Rental income has increased by 19% over the last two years, now totalling £15,144 per year.

The initial start-up costs associated with a buy-to-let investment have fallen by -17%, down from a total of £12,037 in 2021-22, to £9,952 today.

However operating costs are up by 18%, rising to £15,592 per year, primarily due to rising mortgage rates.

Jonathan Samuels, chief executive of Octane Capital, said: “The average landlord has benefited from a very healthy level of rental income growth in recent years and so while the level of capital appreciation seen on their property may have cooled, both aspects of their investment are still bringing healthy returns despite the instability of the current market landscape.

“Of course, higher running costs, most notably as a result of higher mortgage rates, have dampened the overall net return they’ve seen.

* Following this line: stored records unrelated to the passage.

<file path="config.mk">
export PLATFORM = sky130hd
export DESIGN_NAME = gpio_setclr_reg
export DESIGN_NICKNAME = d
export VERILOG_FILES = /design/src/rtl/gpio_setclr_pkg.sv /design/src/rtl/gpio_setclr_ctrl.sv /design/src/rtl/gpio_setclr_dp.sv /design/src/rtl/gpio_setclr_reg.sv
export SDC_FILE = /design/constraint.sdc
export NUM_CORES = 1
export LEC_CHECK = 0
export BUFFER_PORTS_ARGS = -buffer_cell sky130_fd_sc_hd__buf_2
export CORE_MARGIN = 2
export CORE_UTILIZATION = 35
export CTS_BUF_LIST = sky130_fd_sc_hd__clkbuf_8
export CTS_CLUSTER_SIZE = 8
export DETAILED_ROUTE_END_ITERATION = 7
export PLACE_DENSITY = 0.74
export SYNTH_ARGS = -nofsm -noshare
export SYNTH_HDL_FRONTEND = slang
export SYNTH_SLANG_ARGS = --single-unit
</file>
<file path="constraint.sdc">
create_clock -name clk -period 0.9 [get_ports clk]
set_input_delay 0.045 -clock clk [delete_from_list [all_inputs] [get_ports clk]]
set_output_delay 0.045 -clock clk [all_outputs]
set_load 0.02 [all_outputs]
</file>
<file path="src/rtl/gpio_setclr_pkg.sv">
package gpio_setclr_pkg;

  // Number of pins served by the register.
  parameter int GPIO_N  = 4;

  // Width of the configuration data word.
  parameter int WORD_W  = 32;

  // Width of one field in the register word.
  parameter int FIELD_W = 4;

  // Field positions. Software depends on these, so they are fixed.
  parameter int DCLR_LSB  = 8;
  parameter int DSET_LSB  = 12;
  parameter int OECLR_LSB = 16;
  parameter int OESET_LSB = 20;
  parameter int RSV_LSB   = 24;
  parameter int IN_LSB    = 28;

  // Byte lanes that carry the writable fields.
  parameter int DATA_LANE = 1;
  parameter int OE_LANE   = 2;

  // Strobes from the control module to the datapath.
  typedef struct packed {
    logic              rdHit;
    logic              dataWr;
    logic              oeWr;
    logic [GPIO_N-1:0] dataSet;
    logic [GPIO_N-1:0] dataClr;
    logic [GPIO_N-1:0] oeSet;
    logic [GPIO_N-1:0] oeClr;
  } strobeT;

endpackage

</file>
<file path="src/rtl/gpio_setclr_ctrl.sv">
module gpio_setclr_ctrl
  import gpio_setclr_pkg::*;
#(
  parameter int          ADDR_W   = 6,
  parameter logic [ADDR_W-1:0] REG_ADDR = 6'h19
) (
  input  logic              cfgWrEn,
  input  logic [ADDR_W-1:0] cfgAddr,
  input  logic [3:0]        cfgByteEn,
  input  logic [WORD_W-1:0] cfgWrData,
  output strobeT            strobe
);

  logic addrHit;
  logic wrHit;

  // Bits the decoder never looks at. Byte lane 3 holds only read-only fields.
  logic unusedBits;
  assign unusedBits = ^{cfgWrData[DCLR_LSB-1:0], cfgWrData[WORD_W-1:RSV_LSB],
                        cfgByteEn[0], cfgByteEn[3]};

  assign addrHit = (cfgAddr == REG_ADDR);
  assign wrHit   = cfgWrEn && addrHit;

  always_comb begin
    strobe         = '0;
    strobe.rdHit   = addrHit;
    strobe.dataWr  = wrHit && cfgByteEn[DATA_LANE];
    strobe.oeWr    = wrHit && cfgByteEn[OE_LANE];
    strobe.dataClr = cfgWrData[DCLR_LSB  +: GPIO_N];
    strobe.dataSet = cfgWrData[DSET_LSB  +: GPIO_N];
    strobe.oeClr   = cfgWrData[OECLR_LSB +: GPIO_N];
    strobe.oeSet   = cfgWrData[OESET_LSB +: GPIO_N];
  end

endmodule

</file>
<file path="src/rtl/gpio_setclr_dp.sv">
module gpio_setclr_dp
  import gpio_setclr_pkg::*;
(
  input  logic              clk,
  input  logic              rstN,
  input  strobeT            strobe,
  input  logic [GPIO_N-1:0] padIn,
  output logic [GPIO_N-1:0] padOut,
  output logic [GPIO_N-1:0] padOe,
  output logic [WORD_W-1:0] rdData
);

  localparam int PAD_W = FIELD_W - GPIO_N;

  // Applied pin state.
  logic [GPIO_N-1:0] dataQ;
  logic [GPIO_N-1:0] oeQ;

  // Shadow copies of the values last written to the four fields.
  logic [GPIO_N-1:0] shDataSet;
  logic [GPIO_N-1:0] shDataClr;
  logic [GPIO_N-1:0] shOeSet;
  logic [GPIO_N-1:0] shOeClr;

  // Single sampling stage for the pad inputs.
  logic [GPIO_N-1:0] padSync;

  // Per-pin update. On a write, the set bit takes priority over the clear bit.
  for (genvar p = 0; p < GPIO_N; p++) begin : g_pin
    always_ff @(posedge clk or negedge rstN) begin
      if (!rstN) begin
        dataQ[p] <= 1'b0;
      end else if (strobe.dataWr) begin
        if (strobe.dataSet[p]) begin
          dataQ[p] <= 1'b1;
        end else if (strobe.dataClr[p]) begin
          dataQ[p] <= 1'b0;
        end
      end
    end

    always_ff @(posedge clk or negedge rstN) begin
      if (!rstN) begin
        oeQ[p] <= 1'b0;
      end else if (strobe.oeWr) begin
        if (strobe.oeSet[p]) begin
          oeQ[p] <= 1'b1;
        end else if (strobe.oeClr[p]) begin
          oeQ[p] <= 1'b0;
        end
      end
    end
  end

  always_ff @(posedge clk or negedge rstN) begin
    if (!rstN) begin
      shDataSet <= '0;
      shDataClr <= '0;
    end else if (strobe.dataWr) begin
      shDataSet <= strobe.dataSet;
      shDataClr <= strobe.dataClr;
    end
  end

  always_ff @(posedge clk or negedge rstN) begin
    if (!rstN) begin
      shOeSet <= '0;
      shOeClr <= '0;
    end else if (strobe.oeWr) begin
      shOeSet <= strobe.oeSet;
      shOeClr <= strobe.oeClr;
    end
  end

  always_ff @(posedge clk or negedge rstN) begin
    if (!rstN) begin
      padSync <= '0;
    end else begin
      padSync <= padIn;
    end
  end

  assign padOut = dataQ;
  assign padOe  = oeQ;

  // Read word assembly. The reserved field and the low byte read as 0.
  always_comb begin
    rdData = '0;
    if (strobe.rdHit) begin
      rdData[DCLR_LSB  +: FIELD_W] = {{PAD_W{1'b0}}, shDataClr};
      rdData[DSET_LSB  +: FIELD_W] = {{PAD_W{1'b0}}, shDataSet};
      rdData[OECLR_LSB +: FIELD_W] = {{PAD_W{1'b0}}, shOeClr};
      rdData[OESET_LSB +: FIELD_W] = {{PAD_W{1'b0}}, shOeSet};
      rdData[IN_LSB    +: FIELD_W] = {{PAD_W{1'b0}}, padSync};
    end
  end

endmodule

</file>
<file path="src/rtl/gpio_setclr_reg.sv">
module gpio_setclr_reg
  import gpio_setclr_pkg::*;
#(
  parameter int          ADDR_W   = 6,
  parameter logic [ADDR_W-1:0] REG_ADDR = 6'h19
) (
  input  logic              clk,
  input  logic              rstN,
  input  logic              cfgWrEn,
  input  logic [ADDR_W-1:0] cfgAddr,
  input  logic [3:0]        cfgByteEn,
  input  logic [WORD_W-1:0] cfgWrData,
  output logic [WORD_W-1:0] cfgRdData,
  input  logic [GPIO_N-1:0] padIn,
  output logic [GPIO_N-1:0] padOut,
  output logic [GPIO_N-1:0] padOe
);

  strobeT strobe;

  gpio_setclr_ctrl #(
    .ADDR_W   (ADDR_W),
    .REG_ADDR (REG_ADDR)
  ) u_ctrl (
    .cfgWrEn   (cfgWrEn),
    .cfgAddr   (cfgAddr),
    .cfgByteEn (cfgByteEn),
    .cfgWrData (cfgWrData),
    .strobe    (strobe)
  );

  gpio_setclr_dp u_dp (
    .clk    (clk),
    .rstN   (rstN),
    .strobe (strobe),
    .padIn  (padIn),
    .padOut (padOut),
    .padOe  (padOe),
    .rdData (cfgRdData)
  );

endmodule

</file>
Word-level counts from Yosys, hierarchy flattened
Cells that the tools add are included. W data, S select, Z words.

Muxes and demuxes: 18. Equal/unequal tests: 1. Reduce and logical (&&, ||, !) cells: 19.

Operators by type and width (count): $mux W1 (16); $mux W16 (1); $reduce_and A2 Y1 (8); $reduce_bool A2 Y1 (8); $eq A6 B5 Y1 const B (1); $mux W4 (1); $logic_and A1 B1 Y1 (3).

Register bits: 28. Input bits: 49. Output and inout port bits: 40. Word-level logic and storage cells: 51.

Longest topological paths before layout
Gate-level depths: netlist (run 1).

Depth in word-level cells: 4. Depth in mapped cells: 4.

Modules after synthesis
A second synthesis (run 1) with hierarchy kept.

Cells, all modules: 131. Area, all modules: 1448.9 um2.

Modules (own cells, without submodules): gpio_setclr_dp (area an instance 1282.5 um2, times used 1, cells each 107, sequential area each 700.7 um2); gpio_setclr_ctrl (area an instance 166.4 um2, times used 1, cells each 24, sequential area each 0.0 um2).

Worst setup path after synthesis (run 1)
OpenSTA, ideal clock, no wires.

Path type: input-to-reg. Start point: in cfgAddr[2]. End point: reg u_dp.shDataSet[1]. Slack: -0.212 ns. Data required time: 0.775 ns. Path buffers: 1. Stages: 4. Arrival time: 0.987 ns. Cells stage by stage: and4bb_2 -> and4_4 -> buf_6 -> mux2_4.

Cells in the longest elaborated chain, start to end: 3.

RTL lines: start: declaration (line gpio_setclr_reg.sv:10) `input logic [ADDR_W-1:0] cfgAddr,`; $eq A6 B5 Y1 (line gpio_setclr_ctrl.sv:22) `assign addrHit = (cfgAddr == REG_ADDR);`; $logic_and A1 B1 Y1 (line gpio_setclr_ctrl.sv:23) `assign wrHit = cfgWrEn && addrHit;`; $logic_and A1 B1 Y1 (line gpio_setclr_ctrl.sv:28) `strobe.dataWr = wrHit && cfgByteEn[DATA_LANE];`; end signal: assignment (line gpio_setclr_dp.sv:60) `shDataSet <= strobe.dataSet;`; end: declaration (line gpio_setclr_dp.sv:20) `logic [GPIO_N-1:0] shDataSet;`.

Every way passes these cells. A chain may end at the register's enable or synchronous reset.

Worst setup path after layout (run 1)
Start point: in cfgAddr[5]. End point: out cfgRdData[20].

Cells in the longest elaborated chain, start to end: 2.

RTL lines: $eq A6 B5 Y1 (line gpio_setclr_ctrl.sv:22); $mux W16 (line gpio_setclr_dp.sv:89) `if (strobe.rdHit) begin`; end: declaration (line gpio_setclr_reg.sv:13) `output logic [WORD_W-1:0] cfgRdData,`.

Every way passes these cells.

==> results of run 1 <==
==> power groups by stage <==
stage                     registers (W)  logic, W  clock network, W
after global placement          0.00146  0.000390                 0
after global routing            0.00145  0.000572           0.00109
after detailed placement        0.00146  0.000399                 0
after CTS                       0.00144  0.000453           0.00100
final                           0.00144  0.000525          0.000990
after floorplan                 0.00148  0.000230                 0
==> critical path, delay by kind of cell <==
family,cells,cell delay [ns]
simple gates,2,0.56
buf+inv,3,0.36
==> flip-flops by register name, indices dropped and copies added (netlist names) <==
name	flops
u_dp.padOut	4
u_dp.padOe	4
u_dp.shDataSet	4
u_dp.shOeSet	4
u_dp.shOeClr	4
u_dp.shDataClr	4
u_dp.padSync	4
==> final cells by class <==
type	instances	area [um2]
Tap cell	48	60.1
Clock inverter	1	30.0
Sequential cell	28	701
Timing Repair Buffer	89	738
Multi-Input combinational cell	70	636
Clock buffer	3	41.3
Inverter	8	30.0
Fill cell	297	1400
==> worst paths after layout <==
check | start | endpoint | depth (start not counted)
max | cfgAddr[5] | cfgRdData[20] | 5
min | cfgWrData[13] | u_dp.padOut[1] | 2
max reg2reg | u_dp.shOeSet[1] | u_dp.shOeSet[1] | 2
min reg2reg | u_dp.padOut[1] | u_dp.padOut[1] | 1
max in group asynchronous | rstN | u_dp.padSync[3] | 3
min in group asynchronous | rstN | u_dp.padSync[1] | 2
==> cell usage after synthesis <==
master	n
and4_4	2
a22o_1	8
nand3_1	8
and3_1	20
clkbuf_1	4
and4bb_2	1
and4b_1	2
dfrtp_1	28
conb_1	1
buf_6	2
nor2b_1	1
inv_1	8
o21ai_0	8
mux2_4	4
mux2_2	4
buf_4	13
==> what timing repair did <==
| action | CTS | global route |
|---|---|---|
| hold buffers | 5 | 1 |
| setup endpoints to repair | 24 | 43 |
| hold endpoints to repair | 32 | 1 |
| setup buffers | 5 | 7 |
| gates cloned | 0 | 0 |
| pin swaps | 4 | 3 |
| resized for setup | 53 | 19 |
==> logic make-up (layout without fill, tap and decap cells) <==
kind of cell | count (synthesis) | count (layout)
AO/OA/AOI/OAI | 16 | 16
buffers and inverters | 27 | 101
flip-flops | 28 | 28
multiplexers | 8 | 8
other | 1 | 12
AND/OR/NAND/NOR | 34 | 34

But it’s fair to say that this reduction in net profits has been fairly marginal considering the current economic landscape and the storm of property market uncertainty that we’ve weathered in recent months.

“There are still a great deal of opportunities available that will allow buy-to-let investors to reduce their borrowing costs in the current market and utilising a specialist lender is the best way to secure these.

“It’s important to note that the government’s insistence on making tax digital will add a further cost to consider, although with an initial start up cost of £350 and an ongoing cost of around £110, it’s unlikely to reduce the appetite for investment.

“And while the government is also looking to tempt more landlords away from the sector with their reduction in capital gains tax, our research shows that it remains a profitable endeavour, albeit slightly less so today versus a few years ago.”

The main negative for investors is capital appreciation has fallen by -6% per year to £15,728.

This brings returns down -6% year-on-year to £15,280 on a yearly basis, down from £16,285 per year in capital appreciation and rental income after accounting for the ongoing costs associated with a buy-to-let investment.